Showing posts with label Robertson Davies. Show all posts
Showing posts with label Robertson Davies. Show all posts

Monday, June 25, 2007

Fifth Business


(Photo: Robertson Davies with Almuth Lutkenhaus-Lackey -- photo: Doug Boult. The sculpture is now in the National Library of Canada.)

I recently joined a book club and participated in my first meeting on Saturday. The book discussed was Fifth Business, the first of the Deptford Trilogy by Robertson Davies.

Let me say that I wasn't overjoyed at the choice. I had read this iconic bit of CanLit waaaaaay back in highschool and hated it. Simply hated it. The only recollection I had of the story was that someone threw a snowball at someone and of the emotional bleakness that filled me as I read it.

My opinion changed very quickly this time round.

Robertson Davies is brilliant.

"My lifelong involvement with Mrs Dempster began at 5:58 o'clock p.m. on 27 December 1908, at which time I was ten years and seven months old."

With those words, Davies' prologue sweeps us into a life lived with the guilt of the outcome of the aforementioned thrown snowball, into smalltown mores, and into the very heart of British Canada. The story begins as Dunstan Ramsay pens his memoir -- an examination and defence of his life written to his Headmaster -- following a silly article published in the College Chronicle upon his retirement from a life spent teaching at a private boy's school.

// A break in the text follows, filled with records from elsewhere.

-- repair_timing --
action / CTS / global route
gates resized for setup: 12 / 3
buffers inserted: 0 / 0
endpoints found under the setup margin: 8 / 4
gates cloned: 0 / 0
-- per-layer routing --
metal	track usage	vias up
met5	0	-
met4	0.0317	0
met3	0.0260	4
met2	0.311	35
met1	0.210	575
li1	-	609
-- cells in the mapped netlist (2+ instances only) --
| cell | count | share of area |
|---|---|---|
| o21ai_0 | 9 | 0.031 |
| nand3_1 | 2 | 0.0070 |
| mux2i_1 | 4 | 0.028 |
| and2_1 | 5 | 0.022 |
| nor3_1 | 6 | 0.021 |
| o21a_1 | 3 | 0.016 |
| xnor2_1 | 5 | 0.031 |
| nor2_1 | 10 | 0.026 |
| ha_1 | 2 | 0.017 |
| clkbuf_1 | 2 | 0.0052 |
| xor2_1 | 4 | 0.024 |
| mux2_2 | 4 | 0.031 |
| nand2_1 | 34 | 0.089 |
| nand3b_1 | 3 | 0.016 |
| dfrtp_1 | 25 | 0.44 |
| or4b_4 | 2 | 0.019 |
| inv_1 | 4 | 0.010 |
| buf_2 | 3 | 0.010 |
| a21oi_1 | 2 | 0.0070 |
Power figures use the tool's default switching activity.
File: config.mk
export PLATFORM = sky130hd
export DESIGN_NAME = sram_b_reader
export DESIGN_NICKNAME = d
export VERILOG_FILES = /design/src/rtl/sram_b_reader.sv
export SDC_FILE = /design/constraint.sdc
export NUM_CORES = 1
export LEC_CHECK = 0
export BUFFER_PORTS_ARGS = -buffer_cell sky130_fd_sc_hd__buf_4
export CAP_MARGIN = 20
export CORE_MARGIN = 2
export CORE_UTILIZATION = 35
export CTS_CLUSTER_SIZE = 30
export DETAILED_ROUTE_END_ITERATION = 8
export GPL_TIMING_DRIVEN = 1
export PLACE_DENSITY = 0.52
export SLEW_MARGIN = 20
export SYNTH_ARGS = -nofsm -noshare
export SYNTH_HDL_FRONTEND = slang
export SYNTH_SLANG_ARGS = --single-unit
File: constraint.sdc
create_clock -name clk -period 3.7 [get_ports clk]
set_input_delay 0.37 -clock clk [delete_from_list [all_inputs] [get_ports clk]]
set_output_delay 0.37 -clock clk [all_outputs]
set_load 0.02 [all_outputs]
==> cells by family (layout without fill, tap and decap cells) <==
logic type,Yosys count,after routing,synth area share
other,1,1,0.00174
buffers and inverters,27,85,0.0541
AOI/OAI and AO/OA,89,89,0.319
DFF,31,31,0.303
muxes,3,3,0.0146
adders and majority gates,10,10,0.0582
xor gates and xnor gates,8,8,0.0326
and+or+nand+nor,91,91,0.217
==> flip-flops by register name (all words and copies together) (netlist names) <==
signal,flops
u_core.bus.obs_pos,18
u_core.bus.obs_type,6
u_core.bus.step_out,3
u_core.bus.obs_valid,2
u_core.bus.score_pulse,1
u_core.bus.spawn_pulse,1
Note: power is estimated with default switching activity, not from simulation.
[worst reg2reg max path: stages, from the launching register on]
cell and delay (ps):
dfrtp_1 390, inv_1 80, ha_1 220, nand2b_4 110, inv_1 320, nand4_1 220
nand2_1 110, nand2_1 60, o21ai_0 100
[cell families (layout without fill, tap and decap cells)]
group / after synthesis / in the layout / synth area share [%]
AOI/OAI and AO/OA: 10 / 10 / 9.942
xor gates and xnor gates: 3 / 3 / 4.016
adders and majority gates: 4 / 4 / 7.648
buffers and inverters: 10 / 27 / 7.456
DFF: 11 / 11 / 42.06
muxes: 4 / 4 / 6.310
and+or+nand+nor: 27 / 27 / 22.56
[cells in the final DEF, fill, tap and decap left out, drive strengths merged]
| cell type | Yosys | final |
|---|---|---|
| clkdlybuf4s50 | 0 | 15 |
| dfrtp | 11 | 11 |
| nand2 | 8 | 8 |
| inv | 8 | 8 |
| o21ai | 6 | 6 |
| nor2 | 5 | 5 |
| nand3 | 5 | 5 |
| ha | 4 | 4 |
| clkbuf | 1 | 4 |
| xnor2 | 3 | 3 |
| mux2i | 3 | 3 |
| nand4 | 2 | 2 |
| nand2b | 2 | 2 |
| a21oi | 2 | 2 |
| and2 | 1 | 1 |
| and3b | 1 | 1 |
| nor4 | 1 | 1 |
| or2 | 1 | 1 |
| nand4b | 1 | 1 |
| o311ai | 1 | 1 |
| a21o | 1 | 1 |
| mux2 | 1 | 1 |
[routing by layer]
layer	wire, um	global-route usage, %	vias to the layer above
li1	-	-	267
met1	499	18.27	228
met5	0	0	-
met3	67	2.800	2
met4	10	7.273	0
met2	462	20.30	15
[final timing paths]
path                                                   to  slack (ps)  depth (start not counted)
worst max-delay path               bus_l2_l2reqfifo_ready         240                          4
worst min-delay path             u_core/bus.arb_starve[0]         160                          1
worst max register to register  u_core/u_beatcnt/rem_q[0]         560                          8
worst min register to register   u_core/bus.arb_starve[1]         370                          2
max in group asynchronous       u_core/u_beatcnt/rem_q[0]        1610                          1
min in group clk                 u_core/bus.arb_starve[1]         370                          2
==> src/rtl/upd7800_phase_ctrl_pkg.sv <==
// uPD7800 phase sequencer: shared phase encoding and sizing helpers.
// Imported by the sequencer top.
package upd7800_phase_ctrl_pkg;

  typedef enum logic [2:0] {
    PH_P1H,
    PH_P1L,
    PH_P2H,
    PH_P2L,
    PH_WAIT,
    PH_HOLD
  } e_phase;

  // bits needed to hold 0..n-1, never less than 1
  function automatic int cnt_w(input int n);
    return (n <= 2) ? 1 : $clog2(n);
  endfunction

endpackage

==> src/rtl/upd7800_phase_ctrl.sv <==
// uPD7800 two-phase clock sequencer with WAIT stretch, bus HOLD
// and a core reset stretched over a fixed number of cp2n strobes.
module upd7800_phase_ctrl #(
  parameter int DIV        = 2,
  parameter int RST_CYCLES = 4
) (
  input  logic CLK,
  input  logic RESETB,
  input  logic CE,
  input  logic WAITB,
  input  logic HOLD,
  output logic HLDA,
  output logic CP1,
  output logic CP2,
  output logic CP1_POSEDGE,
  output logic CP1_NEGEDGE,
  output logic CP2_POSEDGE,
  output logic CP2_NEGEDGE,
  output logic CPU_RESETB
);
  import upd7800_phase_ctrl_pkg::*;

  localparam int DW = cnt_w(DIV);
  localparam int RW = cnt_w(RST_CYCLES + 1);
  localparam logic [DW-1:0] DIV_LAST = DW'(DIV - 1);
  localparam logic [RW-1:0] RST_LAST = RW'(RST_CYCLES - 1);

  e_phase          state;
  e_phase          nxt;
  logic [DW-1:0]   div_cnt;
  logic [RW-1:0]   rst_cnt;
  logic            term;

  assign term = CE && (div_cnt == DIV_LAST);

  always_comb begin
    nxt = state;
    if (term) begin
      unique case (state)
        PH_P1H:  nxt = PH_P1L;
        PH_P1L:  nxt = WAITB ? PH_P2H : PH_WAIT;
        PH_WAIT: nxt = WAITB ? PH_P2H : PH_WAIT;
        PH_P2H:  nxt = PH_P2L;
        PH_P2L:  nxt = (HOLD && CPU_RESETB) ? PH_HOLD
                                            : PH_P1H;
        PH_HOLD: nxt = HOLD ? PH_HOLD : PH_P1H;
        default: nxt = PH_P2L;
      endcase
    end
  end

  always_ff @(posedge CLK or negedge RESETB) begin
    if (!RESETB) begin
      state       <= PH_P2L;
      div_cnt     <= '0;
      rst_cnt     <= '0;
      HLDA        <= 1'b0;
      CP1         <= 1'b0;
      CP2         <= 1'b0;
      CP1_POSEDGE <= 1'b0;
      CP1_NEGEDGE <= 1'b0;
      CP2_POSEDGE <= 1'b0;
      CP2_NEGEDGE <= 1'b0;
      CPU_RESETB  <= 1'b0;
    end else begin
      if (CE)
        div_cnt <= term ? '0 : div_cnt + 1'b1;
      state <= nxt;
      CP1   <= (nxt == PH_P1H);
      CP2   <= (nxt == PH_P2H);
      HLDA  <= (nxt == PH_HOLD);
      // strobes mark entry only; they clear even when CE=0
      CP1_POSEDGE <= (nxt == PH_P1H) && (state != PH_P1H);
      CP1_NEGEDGE <= (nxt == PH_P1L) && (state != PH_P1L);
      CP2_POSEDGE <= (nxt == PH_P2H) && (state != PH_P2H);
      CP2_NEGEDGE <= (nxt == PH_P2L) && (state != PH_P2L);
      if (CP2_NEGEDGE && !CPU_RESETB) begin
        rst_cnt <= rst_cnt + 1'b1;
        if (rst_cnt == RST_LAST)
          CPU_RESETB <= 1'b1;
      end
    end
  end

endmodule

"... It is not merely its illiteracy of tone that disgusts me (though I think the quarterly publication of a famous Canadian school ought to do better), but its presentation to the public of a portrait of myself as a typical old schoolmaster dodering into retirement with tears in his eyes and a drop hanging from his nose."

The umbrage he takes that there is no mention of his Victoria Cross, his ten books, or his ongoing contributions to Analecta Bollandiana -- the later remarkable in that Ramsay is the only Protestant contributor to a reknown Jesuit publication -- flows from the page.

So, why did I hate this so much in my youth? It's the Fifth Business element. What is Fifth Business exactly? Here's how it is explained in the book by Liesl, a monsterously ugly, yet beguiling woman.

"Who are you? Where do you fit into poetry and myth? Do you know who I think you are, Ramsay? I think you are Fifth Business.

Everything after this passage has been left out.